### SUPPLIED DATA ###

**src/rtl/stereo_pkg.sv**
```systemverilog
// stereo_pkg: shared widths, FSM states and disparity type for the stereo search path.
package stereo_pkg;
    localparam int X_W    = 9;
    localparam int Y_W    = 10;
    localparam int SSD_W  = 23;
    localparam int DISP_N = 16;
    typedef enum logic [2:0] {
        S_IDLE,
        S_CLEAR,
        S_ISSUE,
        S_WAIT,
        S_NEXT,
        S_DONE
    } state_t;
    typedef logic [$clog2(DISP_N)-1:0] disparity_t;
endpackage

```
**src/rtl/disparity_search_ctrl_if.sv**
```systemverilog
// disparity_search_ctrl_if: job/result bus between the search controller and one SSD engine.
interface disparity_search_ctrl_if
    import stereo_pkg::*;
#(
    parameter int SSD_W = stereo_pkg::SSD_W
);
    logic             ssd_rst_out;
    logic             ssd_valid_out;
    logic [X_W-1:0]   ssd_left_x_out;
    logic [X_W-1:0]   ssd_right_x_out;
    logic [Y_W-1:0]   ssd_y_out;
    logic [X_W-1:0]   ssd_block_idx_out;
    logic             ssd_valid_in;
    logic [SSD_W-1:0] ssd_in;
    modport master (
        output ssd_rst_out, ssd_valid_out, ssd_left_x_out, ssd_right_x_out, ssd_y_out, ssd_block_idx_out,
        input  ssd_valid_in, ssd_in
    );
    modport slave (
        input  ssd_rst_out, ssd_valid_out, ssd_left_x_out, ssd_right_x_out, ssd_y_out, ssd_block_idx_out,
        output ssd_valid_in, ssd_in
    );
endinterface

```
**src/rtl/disparity_search_ctrl_min_tracker.sv**
```systemverilog
// min_tracker: compare-and-hold of the smallest value seen and its index; strict-less update
// so a tie keeps the earlier index. Outputs show the value that will be held after this cycle.
module min_tracker #(
    parameter int VAL_W = 23,
    parameter int IDX_W = 4
) (
    input  logic             clk_in,
    input  logic             rst_in,
    input  logic             i_init,
    input  logic             i_en,
    input  logic [VAL_W-1:0] i_val,
    input  logic [IDX_W-1:0] i_idx,
    output logic [IDX_W-1:0] o_best,
    output logic [VAL_W-1:0] o_min
);
    logic [IDX_W-1:0] r_best;
    logic [VAL_W-1:0] r_min;
    logic             w_take;

    assign w_take = i_en && (i_val < r_min);
    assign o_best = w_take ? i_idx : r_best;
    assign o_min  = w_take ? i_val : r_min;

    always_ff @(posedge clk_in or posedge rst_in) begin
        if (rst_in) begin
            r_best <= '0;
            r_min  <= '0;
        end else if (i_init) begin
            r_best <= '0;
            r_min  <= '1;
        end else begin
            r_best <= o_best;
            r_min  <= o_min;
        end
    end
endmodule

```
**src/rtl/disparity_search_ctrl.sv**
```systemverilog
// disparity_search_ctrl: sweeps candidate disparities for one left block through a single
// SSD engine (one job in flight) and reports the disparity with the minimum SSD.
module disparity_search_ctrl
    import stereo_pkg::*;
#(
    parameter int MAX_DISP  = stereo_pkg::DISP_N,
    parameter int IMG_WIDTH = 240,
    parameter int BLOCK     = 6,
    parameter int SSD_W     = stereo_pkg::SSD_W,
    parameter int TIMEOUT   = 1024
) (
    input  logic                        clk_in,
    input  logic                        rst_in,
    input  logic                        start_in,
    input  logic [X_W-1:0]              left_x_in,
    input  logic [Y_W-1:0]              y_in,
    input  logic [X_W-1:0]              block_idx_in,
    disparity_search_ctrl_if.master     bus,
    output logic                        busy_out,
    output logic                        valid_out,
    output logic [$clog2(MAX_DISP)-1:0] disparity_out,
    output logic [SSD_W-1:0]            min_ssd_out,
    output logic                        error_out
);
    localparam int DW = $clog2(MAX_DISP);
    localparam int CW = $clog2(TIMEOUT + 1);
    localparam logic [CW-1:0] TO_LAST = CW'(TIMEOUT - 1);

    state_t           r_state, w_next;
    logic [X_W-1:0]   r_left_x, r_right_x, r_blk;
    logic [Y_W-1:0]   r_y;
    logic [DW-1:0]    r_d;
    logic [CW-1:0]    r_cnt;
    logic [SSD_W-1:0] r_ssd, r_min_out;
    logic [DW-1:0]    r_disp;
    logic             r_err;
    logic             w_accept, w_to, w_last;
    logic [DW:0]      w_d_inc;
    logic [DW-1:0]    w_best;
    logic [SSD_W-1:0] w_min;

    assign w_accept = (r_state == S_IDLE) && start_in;
    assign w_to     = r_cnt == TO_LAST;
    assign w_d_inc  = {1'b0, r_d} + 1'b1;
    // Edge bound evaluated at 10 bits so left_x + d + BLOCK cannot wrap.
    assign w_last   = (w_d_inc == (DW+1)'(MAX_DISP)) ||
                      ((10'(r_left_x) + 10'(w_d_inc) + 10'(BLOCK)) > 10'(IMG_WIDTH));

    min_tracker #(.VAL_W(SSD_W), .IDX_W(DW)) u_min (
        .clk_in (clk_in),
        .rst_in (rst_in),
        .i_init (w_accept),
        .i_en   (r_state == S_NEXT),
        .i_val  (r_ssd),
        .i_idx  (r_d),
        .o_best (w_best),
        .o_min  (w_min)
    );

    always_ff @(posedge clk_in or posedge rst_in) begin
        if (rst_in) r_state <= S_IDLE;
        else        r_state <= w_next;
    end

    always_comb begin
        w_next = r_state;
        case (r_state)
            S_IDLE:  w_next = start_in ? S_CLEAR : S_IDLE;
            S_CLEAR: w_next = S_ISSUE;
            S_ISSUE: w_next = S_WAIT;
            S_WAIT:  w_next = bus.ssd_valid_in ? S_NEXT : (w_to ? S_DONE : S_WAIT);
            S_NEXT:  w_next = w_last ? S_DONE : S_CLEAR;
            S_DONE:  w_next = S_IDLE;
            default: w_next = S_IDLE;
        endcase
    end

    always_ff @(posedge clk_in or posedge rst_in) begin
        if (rst_in) begin
            r_left_x  <= '0;
            r_right_x <= '0;
            r_blk     <= '0;
            r_y       <= '0;
            r_d       <= '0;
            r_cnt     <= '0;
            r_ssd     <= '0;
            r_err     <= 1'b0;
            r_disp    <= '0;
            r_min_out <= '0;
        end else begin
            if (w_accept) begin
                r_left_x  <= left_x_in;
                r_right_x <= left_x_in;
                r_y       <= y_in;
                r_blk     <= block_idx_in;
                r_d       <= '0;
                r_err     <= 1'b0;
            end
            if (r_state == S_ISSUE) r_cnt <= '0;
            else if (r_state == S_WAIT) r_cnt <= r_cnt + 1'b1;
            if (r_state == S_WAIT && bus.ssd_valid_in) r_ssd <= bus.ssd_in;
            if (r_state == S_WAIT && !bus.ssd_valid_in && w_to) r_err <= 1'b1;
            if (r_state == S_NEXT) begin
                r_d       <= w_d_inc[DW-1:0];
                r_right_x <= r_left_x + X_W'(w_d_inc);
            end
            // Results land on entry to DONE so they are visible with valid_out.
            if (w_next == S_DONE) begin
                r_disp    <= w_best;
                r_min_out <= w_min;
            end
        end
    end

    assign bus.ssd_rst_out       = r_state == S_CLEAR;
    assign bus.ssd_valid_out     = r_state == S_ISSUE;
    assign bus.ssd_left_x_out    = r_left_x;
    assign bus.ssd_right_x_out   = r_right_x;
    assign bus.ssd_y_out         = r_y;
    assign bus.ssd_block_idx_out = r_blk;
    assign busy_out      = r_state != S_IDLE;
    assign valid_out     = r_state == S_DONE;
    assign disparity_out = r_disp;
    assign min_ssd_out   = r_min_out;
    assign error_out     = r_err;
endmodule

```
**src/flat_wrapper.sv**
```systemverilog
// flat-port wrapper written by rule: the top's interface ports become plain ports
module disparity_search_ctrl_flat import stereo_pkg::*;
#(
    parameter int MAX_DISP  = stereo_pkg::DISP_N,
    parameter int IMG_WIDTH = 240,
    parameter int BLOCK     = 6,
    parameter int SSD_W     = stereo_pkg::SSD_W,
    parameter int TIMEOUT   = 1024
)
  (clk_in, rst_in, start_in, left_x_in, y_in, block_idx_in, busy_out, valid_out, disparity_out, min_ssd_out, error_out, bus_ssd_rst_out, bus_ssd_valid_out, bus_ssd_left_x_out, bus_ssd_right_x_out, bus_ssd_y_out, bus_ssd_block_idx_out, bus_ssd_valid_in, bus_ssd_in);
  disparity_search_ctrl_if #(.SSD_W(SSD_W)) bus_i ();
  input  logic clk_in;
  input  logic rst_in;
  input  logic start_in;
  input  logic [X_W-1:0] left_x_in;
  input  logic [Y_W-1:0] y_in;
  input  logic [X_W-1:0] block_idx_in;
  output logic busy_out;
  output logic valid_out;
  output logic [$clog2(MAX_DISP)-1:0] disparity_out;
  output logic [SSD_W-1:0] min_ssd_out;
  output logic error_out;
  output wire logic [$bits(bus_i.ssd_rst_out)-1:0] bus_ssd_rst_out;
  output wire logic [$bits(bus_i.ssd_valid_out)-1:0] bus_ssd_valid_out;
  output wire logic [$bits(bus_i.ssd_left_x_out)-1:0] bus_ssd_left_x_out;
  output wire logic [$bits(bus_i.ssd_right_x_out)-1:0] bus_ssd_right_x_out;
  output wire logic [$bits(bus_i.ssd_y_out)-1:0] bus_ssd_y_out;
  output wire logic [$bits(bus_i.ssd_block_idx_out)-1:0] bus_ssd_block_idx_out;
  input wire logic [$bits(bus_i.ssd_valid_in)-1:0] bus_ssd_valid_in;
  input wire logic [$bits(bus_i.ssd_in)-1:0] bus_ssd_in;
  assign bus_ssd_rst_out = bus_i.ssd_rst_out;
  assign bus_ssd_valid_out = bus_i.ssd_valid_out;
  assign bus_ssd_left_x_out = bus_i.ssd_left_x_out;
  assign bus_ssd_right_x_out = bus_i.ssd_right_x_out;
  assign bus_ssd_y_out = bus_i.ssd_y_out;
  assign bus_ssd_block_idx_out = bus_i.ssd_block_idx_out;
  assign bus_i.ssd_valid_in = bus_ssd_valid_in;
  assign bus_i.ssd_in = bus_ssd_in;
  disparity_search_ctrl #(.MAX_DISP(MAX_DISP), .IMG_WIDTH(IMG_WIDTH), .BLOCK(BLOCK), .SSD_W(SSD_W), .TIMEOUT(TIMEOUT)) u_core (.clk_in(clk_in), .rst_in(rst_in), .start_in(start_in), .left_x_in(left_x_in), .y_in(y_in), .block_idx_in(block_idx_in), .bus(bus_i), .busy_out(busy_out), .valid_out(valid_out), .disparity_out(disparity_out), .min_ssd_out(min_ssd_out), .error_out(error_out));
endmodule
```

###

** TASK DETAILS **
Show every line from the listing that contains "localparam".

** EXERCISE RESULT **
    localparam int X_W    = 9;
    localparam int Y_W    = 10;
    localparam int SSD_W  = 23;
    localparam int DISP_N = 16;
    localparam int DW = $clog2(MAX_DISP);
    localparam int CW = $clog2(TIMEOUT + 1);
    localparam logic [CW-1:0] TO_LAST = CW'(TIMEOUT - 1);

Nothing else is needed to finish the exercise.